Como no se tenía un espacio dónde publicar, los maestros fundaron un primer folleto al que coloquialmente bautizaron como "La hojita diocesana", la cual se editaba cada lunes o martes, para ser entregada a los compañeros el viernes de reunión. Javier García Zapata, quien se unió al grupo, era uno de los encargados de redactar la hojita. Rolando Bernal, Armando Quiroz y Luis Avelar, además de aportar escritos, eran los correctores de estilo.
Con el paso del tiempo, los concurrentes propusieron hacerlo en las casas de cada uno, turnándose cada mes, mientras se produjeran textos para su lectura y seguir leyendo, disfrutando, y tallereando los poemas, los cuentos, las crónicas, los palíndromos, los artículos periodísticos, sonetos irónicos que cruzaban como dardos envenenados entre ciertos compañeros, víctimas de las telarañas trasnochadas y de los efluvios etílicos de la más alta graduación.
Así se estableció un peregrinar casi religioso de mes a mes. Un viernes por la noche estábamos en una colonia, al otro, en otra área de la ciudad o fuera de ella, incluyendo El Cerro del Muerto, terrenos baldíos, talleres mecánicos, azotehuelas, patios traseros, salas, auditorios, patios de escuelas, etc.; todo sitio era bueno para leer y disfrutar de las creaciones literarias.
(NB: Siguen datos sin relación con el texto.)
**config.mk**
```make
export PLATFORM = sky130hd
export DESIGN_NAME = read_datapath
export DESIGN_NICKNAME = d
export VERILOG_FILES = /design/src/common/rdp_pkg.sv /design/src/common/read_calib_if.sv /design/src/rtl/read_datapath.sv /design/src/rtl/read_latency_tracker.sv /design/src/read_fifo/read_fifo_group.sv /design/src/valid_predict/vfifo_group.sv
export SDC_FILE = /design/constraint.sdc
export NUM_CORES = 1
export LEC_CHECK = 0
export ABC_CLOCK_PERIOD_IN_PS = 3200
export CELL_PAD_IN_SITES_DETAIL_PLACEMENT = 0
export CELL_PAD_IN_SITES_GLOBAL_PLACEMENT = 1
export CORE_MARGIN = 2
export CORE_UTILIZATION = 52
export CTS_BUF_LIST = sky130_fd_sc_hd__clkbuf_4
export DETAILED_ROUTE_END_ITERATION = 10
export DONT_BUFFER_PORTS = 1
export GPL_TIMING_DRIVEN = 0
export HOLD_SLACK_MARGIN = 0.06
export PLACE_DENSITY = 0.72
export SLEW_MARGIN = 15
export SYNTH_ARGS = -nofsm -noshare
export SYNTH_HDL_FRONTEND = slang
export SYNTH_HIERARCHICAL = 1
export SYNTH_SLANG_ARGS = --single-unit
```
**constraint.sdc**
```tcl
create_clock -name pll_afi_clk -period 3.2 [get_ports pll_afi_clk]
set_input_delay 0.32 -clock pll_afi_clk [delete_from_list [all_inputs] [get_ports pll_afi_clk]]
set_output_delay 0.32 -clock pll_afi_clk [all_outputs]
set_load 0.02 [all_outputs]
```
**src/common/rdp_pkg.sv**
```systemverilog
// Shared widths, depths and delays of the read datapath
// Vector types for AFI data, group data, latency and FIFO addresses
package rdp_pkg;

	// Interface geometry for a full-rate core with two read DQS groups
	localparam int NUM_DQS_GROUPS   = 2;
	localparam int DQ_GROUP_WIDTH   = 4;
	localparam int MEM_DQ_WIDTH     = NUM_DQS_GROUPS * DQ_GROUP_WIDTH;
	localparam int TIMESLOTS        = 2;
	localparam int AFI_DATA_WIDTH   = MEM_DQ_WIDTH * TIMESLOTS;
	localparam int GROUP_DATA_WIDTH = DQ_GROUP_WIDTH * TIMESLOTS;

	// Read FIFO holds one AFI word per entry
	localparam int READ_FIFO_DEPTH      = 16;
	localparam int READ_FIFO_ADDR_WIDTH = 4;

	// Valid prediction token register is one pointer span plus the extra flop stages
	localparam int VFIFO_ADDR_WIDTH   = 3;
	localparam int VFIFO_EXTRA_STAGES = 1;
	localparam int VFIFO_LENGTH       = (2 ** VFIFO_ADDR_WIDTH) + VFIFO_EXTRA_STAGES;

	// Read latency range that the sequencer may program
	localparam int MAX_READ_LATENCY = 16;
	localparam int LATENCY_WIDTH    = 5;

	// Termination window, derived from the memory read latency
	localparam int MEM_T_RL      = 6;
	localparam int OCT_ON_DELAY  = (MEM_T_RL > 4) ? ((MEM_T_RL - 4) / 2) : 0;
	localparam int OCT_OFF_DELAY = (MEM_T_RL + 6) / 2;

	// AFI read data and the DDIO capture word share one width
	typedef logic [AFI_DATA_WIDTH-1:0] afi_data_t;

	// Both beats of one DQS group in a single AFI cycle
	typedef logic [GROUP_DATA_WIDTH-1:0] group_data_t;

	// One bit per read DQS group
	typedef logic [NUM_DQS_GROUPS-1:0] dqs_vec_t;

	// Read latency in AFI cycles
	typedef logic [LATENCY_WIDTH-1:0] latency_t;

	// Read FIFO and valid prediction pointers
	typedef logic [READ_FIFO_ADDR_WIDTH-1:0] rf_addr_t;
	typedef logic [VFIFO_ADDR_WIDTH-1:0] vf_addr_t;

endpackage
```
**src/common/read_calib_if.sv**
```systemverilog
// Sequencer calibration controls and controller read requests
// One modport for each block that consumes them
interface read_calib_if;
	import rdp_pkg::*;

	// Per-group FIFO reset from the sequencer, held high while the FIFO is flushed
	dqs_vec_t fifo_reset;

	// Per-group strobe that moves the valid prediction point out by one cycle
	dqs_vec_t vfifo_inc;

	// Calibrated read latency, stable while reads are in flight
	latency_t read_latency;

	// Read requests from the controller
	logic rdata_en;
	logic rdata_en_full;

	// Latency tracker needs the latency and both request strobes
	modport lat_mp (
		input read_latency,
		input rdata_en,
		input rdata_en_full
	);

	// Valid prediction only looks at its increment bit and the full request
	modport vf_mp (
		input vfifo_inc,
		input rdata_en_full
	);

	// Read FIFO only needs its reset
	modport rf_mp (
		input fifo_reset
	);

endinterface

```
**src/rtl/read_datapath.sv**
```systemverilog
// Read datapath top level for a full-rate DDR2 PHY
// Per-group valid prediction and read FIFOs, latency tracking, AFI data reordering
module read_datapath (
	input  logic                  pll_afi_clk,
	input  logic                  reset_n_afi_clk,
	input  rdp_pkg::dqs_vec_t     seq_read_fifo_reset_i,
	input  rdp_pkg::dqs_vec_t     seq_read_increment_vfifo_i,
	input  rdp_pkg::latency_t     seq_read_latency_i,
	input  logic                  afi_rdata_en_i,
	input  logic                  afi_rdata_en_full_i,
	input  rdp_pkg::afi_data_t    ddio_phy_dq_i,
	output rdp_pkg::afi_data_t    afi_rdata_o,
	output logic                  afi_rdata_valid_o,
	output rdp_pkg::dqs_vec_t     dqs_enable_ctrl_o,
	output logic                  force_oct_off_o
);
	import rdp_pkg::*;

	// Latency-selected strobes, shared by every group
	logic rd_enable;
	logic rd_valid;

	// Registered valid from each read FIFO group
	dqs_vec_t grp_valid;

	// Group-major slices of the DDIO word and of the FIFO outputs
	group_data_t grp_wdata [NUM_DQS_GROUPS];
	group_data_t grp_rdata [NUM_DQS_GROUPS];

	// ****************************************
	// Sequencer and controller strobes
	// ****************************************

	// The bundle is driven here only and fans out to the blocks below
	read_calib_if cal ();

	assign cal.fifo_reset    = seq_read_fifo_reset_i;
	assign cal.vfifo_inc     = seq_read_increment_vfifo_i;
	assign cal.read_latency  = seq_read_latency_i;
	assign cal.rdata_en      = afi_rdata_en_i;
	assign cal.rdata_en_full = afi_rdata_en_full_i;

	// Shared latency delay, read enable and termination window
	read_latency_tracker read_latency_tracker_inst (
		.pll_afi_clk     (pll_afi_clk),
		.reset_n_afi_clk (reset_n_afi_clk),
		.cal             (cal.lat_mp),
		.rd_valid_o      (rd_valid),
		.rd_enable_o     (rd_enable),
		.force_oct_off_o (force_oct_off_o)
	);

	// ****************************************
	// Per DQS group blocks
	// ****************************************
	for (genvar g = 0; g < NUM_DQS_GROUPS; g++)
	begin : group_gen
		// DDIO word is group-major so each group owns one contiguous slice
		assign grp_wdata[g] = ddio_phy_dq_i[g*GROUP_DATA_WIDTH +: GROUP_DATA_WIDTH];

		// Token register that tells the I/O when to open the DQS gate
		vfifo_group #(
			.GROUP (g)
		) vfifo_group_inst (
			.pll_afi_clk     (pll_afi_clk),
			.reset_n_afi_clk (reset_n_afi_clk),
			.cal             (cal.vf_mp),
			.dqs_enable_o    (dqs_enable_ctrl_o[g])
		);

		// Data buffer between capture and the calibrated read point
		read_fifo_group #(
			.GROUP (g)
		) read_fifo_group_inst (
			.pll_afi_clk     (pll_afi_clk),
			.reset_n_afi_clk (reset_n_afi_clk),
			.cal             (cal.rf_mp),
			.wr_data_i       (grp_wdata[g]),
			.rd_enable_i     (rd_enable),
			.rd_valid_i      (rd_valid),
			.rd_data_o       (grp_rdata[g]),
			.rd_valid_o      (grp_valid[g])
		);

		// AFI word is timeslot-major, so each beat of this group lands
		// next to the same beat of the other groups
		for (genvar s = 0; s < TIMESLOTS; s++)
		begin : slot_gen
			assign afi_rdata_o[s*MEM_DQ_WIDTH + g*DQ_GROUP_WIDTH +: DQ_GROUP_WIDTH] =
				grp_rdata[g][s*DQ_GROUP_WIDTH +: DQ_GROUP_WIDTH];
		end
	end

	// Word is valid only when every group presents valid data
	assign afi_rdata_valid_o = &grp_valid;

endmodule

```
**src/rtl/read_latency_tracker.sv**
```systemverilog
// Read latency delay lines with tap selection for valid and read enable
// On-die termination force-off window built from the full read request
module read_latency_tracker (
	input  logic         pll_afi_clk,
	input  logic         reset_n_afi_clk,
	read_calib_if.lat_mp cal,
	output logic         rd_valid_o,
	output logic         rd_enable_o,
	output logic         force_oct_off_o
);
	import rdp_pkg::*;

	// Bit i holds the request sampled i edges before the most recent one
	logic [MAX_READ_LATENCY-1:0] latency_shifter;
	logic [MAX_READ_LATENCY-1:0] full_latency_shifter;

	// Recent history of the full request for the termination window
	logic [OCT_OFF_DELAY-1:0] oct_shifter;

	// Tap index into the delay lines
	latency_t lat_minus_one;
	logic [LATENCY_WIDTH-2:0] tap_sel;

	// ****************************************
	// Latency delay lines
	// ****************************************
	always_ff @(posedge pll_afi_clk or negedge reset_n_afi_clk)
	begin
		if (!reset_n_afi_clk)
		begin
			latency_shifter      <= '0;
			full_latency_shifter <= '0;
		end
		else
		begin
			latency_shifter      <= {latency_shifter[MAX_READ_LATENCY-2:0], cal.rdata_en};
			full_latency_shifter <= {full_latency_shifter[MAX_READ_LATENCY-2:0],
				cal.rdata_en_full};
		end
	end

	// The read FIFO adds one register stage, so the tap is one short of
	// the programmed latency
	assign lat_minus_one = cal.read_latency - latency_t'(1);
	// Legal latencies 2 to 16 map to taps 1 to 15, so the top bit is always clear
	assign tap_sel = lat_minus_one[LATENCY_WIDTH-2:0];

	// Valid follows the narrow request, read enable the full request
	assign rd_valid_o  = latency_shifter[tap_sel];
	assign rd_enable_o = full_latency_shifter[tap_sel];

	// ****************************************
	// Termination force-off window
	// ****************************************

	// Termination stays on while any request sits between the on and off delays
	always_ff @(posedge pll_afi_clk or negedge reset_n_afi_clk)
	begin
		if (!reset_n_afi_clk)
		begin
			oct_shifter     <= '0;
			force_oct_off_o <= 1'b0;
		end
		else
		begin
			oct_shifter <= {oct_shifter[OCT_OFF_DELAY-2:0], cal.rdata_en_full};
			// Bit 0 is the request one edge back, so the window spans bits
			// OCT_ON_DELAY-1 up to OCT_OFF_DELAY-1
			force_oct_off_o <= ~(|oct_shifter[OCT_OFF_DELAY-1:OCT_ON_DELAY-1]);
		end
	end

endmodule

```
**src/read_fifo/read_fifo_group.sv**
```systemverilog
// Read FIFO for one DQS group built from flops
// Free-running write side with registered reset, enable-driven read side
module read_fifo_group #(
	parameter int GROUP = 0
) (
	input  logic                 pll_afi_clk,
	input  logic                 reset_n_afi_clk,
	read_calib_if.rf_mp          cal,
	input  rdp_pkg::group_data_t wr_data_i,
	input  logic                 rd_enable_i,
	input  logic                 rd_valid_i,
	output rdp_pkg::group_data_t rd_data_o,
	output logic                 rd_valid_o
);
	import rdp_pkg::*;

	// Write side runs only once the registered FIFO reset has released
	logic wr_rst_n;

	rf_addr_t wr_ptr;
	rf_addr_t rd_ptr;

	// One entry per AFI cycle of captured data
	group_data_t fifo_mem [READ_FIFO_DEPTH];

	// ****************************************
	// Write side
	// ****************************************

	// The sequencer reset is registered once before it reaches the write
	// pointer, so the first write lands on the second edge after release
	always_ff @(posedge pll_afi_clk or negedge reset_n_afi_clk)
	begin
		if (!reset_n_afi_clk)
		begin
			wr_rst_n <= 1'b0;
		end
		else
		begin
			wr_rst_n <= ~cal.fifo_reset[GROUP];
		end
	end

	// Capture data arrives every cycle, so the pointer advances every cycle
	always_ff @(posedge pll_afi_clk or negedge reset_n_afi_clk)
	begin
		if (!reset_n_afi_clk)
		begin
			wr_ptr <= '0;
		end
		else if (!wr_rst_n)
		begin
			wr_ptr <= '0;
		end
		else
		begin
			wr_ptr <= wr_ptr + rf_addr_t'(1);
		end
	end

	// Storage is written with the same gating as the pointer
	always_ff @(posedge pll_afi_clk)
	begin
		if (wr_rst_n)
		begin
			fifo_mem[wr_ptr] <= wr_data_i;
		end
	end

	// ****************************************
	// Read side
	// ****************************************

	// Read pointer clears directly on the sequencer reset, one edge ahead
	// of the write pointer, so both restart from entry 0
	always_ff @(posedge pll_afi_clk or negedge reset_n_afi_clk)
	begin
		if (!reset_n_afi_clk)
		begin
			rd_ptr     <= '0;
			rd_data_o  <= '0;
			rd_valid_o <= 1'b0;
		end
		else
		begin
			if (cal.fifo_reset[GROUP])
				rd_ptr <= '0;
			else if (rd_enable_i)
				rd_ptr <= rd_ptr + rf_addr_t'(1);

			// Data and valid are registered on the same edge to stay aligned
			if (rd_enable_i)
				rd_data_o <= fifo_mem[rd_ptr];
			rd_valid_o <= rd_valid_i;
		end
	end

endmodule

```
**src/valid_predict/vfifo_group.sv**
```systemverilog
// Valid prediction for one DQS group
// Write pointer under sequencer control and the token shift register
module vfifo_group #(
	parameter int GROUP = 0
) (
	input  logic        pll_afi_clk,
	input  logic        reset_n_afi_clk,
	read_calib_if.vf_mp cal,
	output logic        dqs_enable_o
);
	import rdp_pkg::*;

	// Insertion offset of the next token, in AFI cycles
	vf_addr_t wr_ptr;

	// Absolute bit position that receives the token
	logic [VFIFO_ADDR_WIDTH:0] wr_pos;

	// Tokens travel toward bit 0, one position per cycle
	logic [VFIFO_LENGTH-1:0] token_shifter;

	// ****************************************
	// Write pointer
	// ****************************************

	// Each increment pulse delays the predicted valid by one more cycle.
	// The pointer wraps modulo its width like a FIFO address
	always_ff @(posedge pll_afi_clk or negedge reset_n_afi_clk)
	begin
		if (!reset_n_afi_clk)
		begin
			wr_ptr <= '0;
		end
		else if (cal.vfifo_inc[GROUP])
		begin
			wr_ptr <= wr_ptr + vf_addr_t'(1);
		end
	end

	// Extra stages keep bit 0 clear of the insertion point
	assign wr_pos = {1'b0, wr_ptr} + (VFIFO_ADDR_WIDTH + 1)'(VFIFO_EXTRA_STAGES);

	// ****************************************
	// Token shift register
	// ****************************************

	// A token written at position P+1 reaches bit 0 after P+1 edges
	always_ff @(posedge pll_afi_clk or negedge reset_n_afi_clk)
	begin
		if (!reset_n_afi_clk)
		begin
			token_shifter <= '0;
		end
		else
		begin
			token_shifter <= {1'b0, token_shifter[VFIFO_LENGTH-1:1]};
			// The new request overrides whatever shifts into the insertion bit
			token_shifter[wr_pos] <= cal.rdata_en_full;
		end
	end

	// Bit 0 drives the DQS enable of this group
	assign dqs_enable_o = token_shifter[0];

endmodule

```
==> results.json <==
{
  "synth_area_leaders": "edfxtp_1 (54%), dfrtp_1 (16%), mux4_2 (7.6%)",
  "hold_path_depth": 3,
  "power.density_nw_per_um2": 701,
  "fin_crit_ns": 2.44,
  "gp_congestion": 0.826,
  "p_clk_frac": 0.342,
  "rsz0062_at_grt": "no",
  "grt_pass1_wl_um": 43700,
  "synth_nets": 825,
  "worst_ir_drop_vdd_uv": 377,
  "finalSetupViolCount": 0,
  "cpPeakStageDelay_ns": 0.34,
  "cts-resized-gates": 0,
  "r2r_start": "read_latency_tracker_inst/full_latency_shifter[1]",
  "synth_async_sr_flop_share": 0.266,
  "synth_cell_types": 47,
  "combPwrFrac": 0.167,
  "path_class": "in -> reg",
  "synth.top_cells.by_count": "edfxtp_1 (256), dfrtp_1 (93), nor2_1 (63), mux4_2 (48), nand2_1 (34)",
  "ys_dominant_reg_cell": "edfxtp_1",
  "layout-drive-gt1-share": 0.263,
  "worstPathRequired_ns": 3.79,
  "crit_buf_inv": 4,
  "cp_slowest_cell": "a22o_1",
  "synth_area_um2": 14100,
  "grt_max_degree": 94,
  "hold_class": "in -> reg",
  "routed_wl_um": 28500,
  "yosys.area.top_type": "edfxtp_1",
  "r2r-end": "group_gen[1].read_fifo_group_inst/rd_data_o[4]",
  "pwr-share-seq": 0.491,
  "insertion_delay_ns": 0.70,
  "synth_top_area_frac": 0.543,
  "fp-row-count": 60,
  "yosysWarningCount": 6,
  "port_buffers": 0,
  "yosysSeqAreaShare": 0.708,
  "antenna_found_initial": 3,
  "overflow": 0,
  "cts_tree": "built",
  "detail_route.wl_per_cell_um": 21.7,
  "status": "finished, final reports clean",
  "clock-sinks": 349,
  "clk_pin_slew_ns": 0.06,
  "worstSetupStartpoint": "seq_read_latency_i[0]",
  "crit_fanout": 10,
  "intPower_w": 0.00810,
  "track_usage": 0.205,
  "critPathTopFamily": "buffers and inverters",
  "finalSetupTns_ns": 0,
  "hpwl_um": 18000,
  "cts_htree_levels": 3,
  "cts_made_buffers": 90,
  "place_ws_ns": 0.0528,
  "detail-route-antenna-nets": 0,
  "io-pin-count": 49,
  "yosysMostFrequentCell": "edfxtp_1",
  "initial_core_util": 0.528,
  "nNetsFinal": 942,
  "synthToLayoutAreaGrowth_pct": 13.5,
  "drtIter0Drc": 587,
  "fin_crit_sh": 0.762,
  "cts_buffer_depth": 3,
  "via_count": 7412,
  "worstSetupEndpointType": "flip-flop",
  "postCtsSetupRepairBufs": 0,
  "die_h_um": 169,
  "core_region_area_um2": 26800,
  "slew_violations": 0,
  "max_freq_ghz": 0.410,
  "drc": 0,
  "synth_cells": 776,
  "via_per_inst": 5.65,
  "syn_avg_cell_area_um2": 18.2,
  "die_w_um": 169,
  "holdPathEnd": "group_gen[1].read_fifo_group_inst/rd_valid_o",
  "synth_edf_count": 256,
  "fin_skew_ns": 0.0665,
  "net-switching-power_w": 0.00314,
  "worst_slack_ns": 0.761,
  "worstRegToRegCells": 6,
  "ys_ff_latch": 349,
  "dr.pass1.iters": 4,
  "grt_pass1_vias": 7784,
  "rrSetupSlack_ns": 0.77,
  "cts_root_buf": "clkbuf_4",
  "relSlewSlack": 0.391,
  "hold_start": "seq_read_latency_i[2]",
  "hold_violations": 0,
  "path_cells": "buf_2 -> inv_1 -> ha_1 -> xnor2_2 -> buf_6 -> mux4_1 -> mux2_2 -> a22o_1 -> and2_1 -> buf_1 -> a221oi_2",
  "die-area_um2": 28500,
  "swShare": 0.280,
  "crit_arrival_ns": 3.03,
  "drv_cap": 0,
  "cp-start-kind": "input port",
  "leakagePower_nw": 5.76,
  "worst_pin_slew_ns": 0.909
}
-- final cells by class --
| cell class | count | area, um2 |
|---|---|---|
| Sequential cell | 349 | 10000 |
| Tap cell | 341 | 427 |
| Buffer | 36 | 300 |
| Clock inverter | 32 | 201 |
| Inverter | 19 | 71.3 |
| Fill cell | 1985 | 10700 |
| Timing Repair Buffer | 25 | 268 |
| Antenna cell | 4 | 10.0 |
| Clock buffer | 133 | 998 |
| Multi-Input combinational cell | 372 | 3760 |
Ya consolidado y nutrido por amigos, compañeros y colegas, el grupo decide buscar un nombre, emblema o seudónimo que le diera identidad y reflejara la esencia de su actividad literaria. Abundaron las propuestas de los compañeros, todas interesantes y apropiadas, sin embargo, después de un largo y sesudo análisis, se optó por ponerle "La Cofradía" co- fratter-con hermano-s, cuyo significado es hermandad, esto es hermanos en la creación literaria y en general, de cualquier actividad artística que requiriera de invertir unas horas en un mensual diplomado de Literatura, Historia, Artes y otras disciplinas de la creación humana.